(Stored dataset items)
..........
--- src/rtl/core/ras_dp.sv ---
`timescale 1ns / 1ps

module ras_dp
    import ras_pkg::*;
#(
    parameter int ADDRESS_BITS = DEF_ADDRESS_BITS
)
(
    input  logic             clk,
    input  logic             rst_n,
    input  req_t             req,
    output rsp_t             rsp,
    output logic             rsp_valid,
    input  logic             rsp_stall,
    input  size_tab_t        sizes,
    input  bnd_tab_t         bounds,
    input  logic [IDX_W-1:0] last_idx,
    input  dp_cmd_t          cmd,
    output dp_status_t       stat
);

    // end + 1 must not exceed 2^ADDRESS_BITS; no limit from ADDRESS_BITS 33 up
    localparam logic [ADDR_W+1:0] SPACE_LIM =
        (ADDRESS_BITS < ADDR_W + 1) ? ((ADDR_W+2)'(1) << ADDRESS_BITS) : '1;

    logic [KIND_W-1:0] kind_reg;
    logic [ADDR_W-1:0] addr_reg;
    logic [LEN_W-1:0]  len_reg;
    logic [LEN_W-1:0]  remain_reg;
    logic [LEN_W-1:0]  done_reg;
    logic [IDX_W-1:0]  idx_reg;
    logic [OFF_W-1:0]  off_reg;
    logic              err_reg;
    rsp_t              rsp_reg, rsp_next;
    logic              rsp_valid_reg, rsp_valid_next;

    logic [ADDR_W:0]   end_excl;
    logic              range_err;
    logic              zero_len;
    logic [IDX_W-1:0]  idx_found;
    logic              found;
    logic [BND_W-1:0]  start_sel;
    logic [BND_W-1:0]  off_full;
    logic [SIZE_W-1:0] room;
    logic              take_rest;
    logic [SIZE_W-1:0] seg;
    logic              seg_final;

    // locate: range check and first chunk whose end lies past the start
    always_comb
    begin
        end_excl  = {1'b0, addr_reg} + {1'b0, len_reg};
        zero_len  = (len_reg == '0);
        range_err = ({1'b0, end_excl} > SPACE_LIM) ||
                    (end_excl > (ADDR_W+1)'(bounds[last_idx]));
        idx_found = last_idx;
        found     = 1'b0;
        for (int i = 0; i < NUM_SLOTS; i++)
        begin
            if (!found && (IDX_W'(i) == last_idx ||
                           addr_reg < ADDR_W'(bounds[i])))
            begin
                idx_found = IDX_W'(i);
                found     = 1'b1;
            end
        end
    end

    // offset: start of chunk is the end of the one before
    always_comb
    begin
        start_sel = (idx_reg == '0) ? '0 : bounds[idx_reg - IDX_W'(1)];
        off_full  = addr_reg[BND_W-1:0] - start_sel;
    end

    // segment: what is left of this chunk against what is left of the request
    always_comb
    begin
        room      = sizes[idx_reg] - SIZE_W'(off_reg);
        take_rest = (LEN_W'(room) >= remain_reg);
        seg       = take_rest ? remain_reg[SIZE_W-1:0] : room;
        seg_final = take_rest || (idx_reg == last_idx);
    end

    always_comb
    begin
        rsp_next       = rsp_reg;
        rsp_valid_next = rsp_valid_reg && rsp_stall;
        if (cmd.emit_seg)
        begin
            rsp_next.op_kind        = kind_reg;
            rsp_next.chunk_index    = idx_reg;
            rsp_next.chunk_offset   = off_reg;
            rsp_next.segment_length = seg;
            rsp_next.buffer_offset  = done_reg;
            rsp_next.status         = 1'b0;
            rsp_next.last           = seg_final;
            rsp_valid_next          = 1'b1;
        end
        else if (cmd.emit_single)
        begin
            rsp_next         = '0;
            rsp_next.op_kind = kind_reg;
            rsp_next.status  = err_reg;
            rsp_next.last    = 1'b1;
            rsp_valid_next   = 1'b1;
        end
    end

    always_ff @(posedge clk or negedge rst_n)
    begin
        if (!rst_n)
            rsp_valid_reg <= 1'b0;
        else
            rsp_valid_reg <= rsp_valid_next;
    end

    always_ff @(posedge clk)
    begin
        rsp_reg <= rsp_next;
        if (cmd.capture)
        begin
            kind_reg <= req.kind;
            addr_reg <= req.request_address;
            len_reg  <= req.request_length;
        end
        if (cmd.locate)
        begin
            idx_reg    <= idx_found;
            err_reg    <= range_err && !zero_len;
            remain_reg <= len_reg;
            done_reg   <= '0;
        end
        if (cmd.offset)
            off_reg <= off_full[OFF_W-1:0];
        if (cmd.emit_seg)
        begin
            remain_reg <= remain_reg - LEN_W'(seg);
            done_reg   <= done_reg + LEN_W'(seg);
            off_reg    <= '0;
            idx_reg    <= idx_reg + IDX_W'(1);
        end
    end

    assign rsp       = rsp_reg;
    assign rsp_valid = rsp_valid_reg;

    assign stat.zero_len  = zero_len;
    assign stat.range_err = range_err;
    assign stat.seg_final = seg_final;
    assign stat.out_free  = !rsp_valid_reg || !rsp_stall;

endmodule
..........
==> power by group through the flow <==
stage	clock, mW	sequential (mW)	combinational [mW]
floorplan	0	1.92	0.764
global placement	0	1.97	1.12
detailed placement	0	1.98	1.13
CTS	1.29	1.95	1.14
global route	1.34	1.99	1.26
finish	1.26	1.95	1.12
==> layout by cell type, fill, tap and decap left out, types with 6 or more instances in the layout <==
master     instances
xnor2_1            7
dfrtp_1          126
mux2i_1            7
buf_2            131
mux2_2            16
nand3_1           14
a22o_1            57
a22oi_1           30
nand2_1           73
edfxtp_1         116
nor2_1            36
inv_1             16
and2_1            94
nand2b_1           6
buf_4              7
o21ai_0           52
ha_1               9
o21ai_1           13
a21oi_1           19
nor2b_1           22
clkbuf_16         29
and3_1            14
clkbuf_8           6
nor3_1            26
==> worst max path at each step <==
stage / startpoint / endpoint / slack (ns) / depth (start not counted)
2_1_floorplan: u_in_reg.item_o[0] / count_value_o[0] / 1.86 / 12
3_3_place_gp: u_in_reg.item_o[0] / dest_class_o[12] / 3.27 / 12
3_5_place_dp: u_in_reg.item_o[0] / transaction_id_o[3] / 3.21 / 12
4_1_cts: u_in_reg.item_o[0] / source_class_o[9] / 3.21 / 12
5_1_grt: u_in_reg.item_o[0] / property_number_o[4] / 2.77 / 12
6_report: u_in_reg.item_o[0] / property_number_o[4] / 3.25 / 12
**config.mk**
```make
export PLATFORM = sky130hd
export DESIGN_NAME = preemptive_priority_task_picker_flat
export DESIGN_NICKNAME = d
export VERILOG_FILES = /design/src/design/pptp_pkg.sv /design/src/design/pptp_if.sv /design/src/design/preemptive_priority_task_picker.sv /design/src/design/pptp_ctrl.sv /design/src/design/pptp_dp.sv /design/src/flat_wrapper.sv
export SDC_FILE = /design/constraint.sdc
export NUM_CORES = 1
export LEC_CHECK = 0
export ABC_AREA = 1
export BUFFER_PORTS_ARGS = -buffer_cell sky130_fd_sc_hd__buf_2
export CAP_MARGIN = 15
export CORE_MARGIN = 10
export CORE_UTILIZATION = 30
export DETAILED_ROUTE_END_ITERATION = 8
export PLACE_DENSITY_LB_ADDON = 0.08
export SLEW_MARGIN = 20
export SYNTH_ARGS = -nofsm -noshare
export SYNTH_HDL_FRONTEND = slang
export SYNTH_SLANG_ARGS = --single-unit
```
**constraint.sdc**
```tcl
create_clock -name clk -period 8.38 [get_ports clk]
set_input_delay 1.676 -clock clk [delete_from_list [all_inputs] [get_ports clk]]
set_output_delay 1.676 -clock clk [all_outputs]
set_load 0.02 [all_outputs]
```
..........
* **Exercise**: Find every line in the records above that holds the word "placement", and copy each one.

* **Output of the exercise**:
global placement	0	1.97	1.12
detailed placement	0	1.98	1.13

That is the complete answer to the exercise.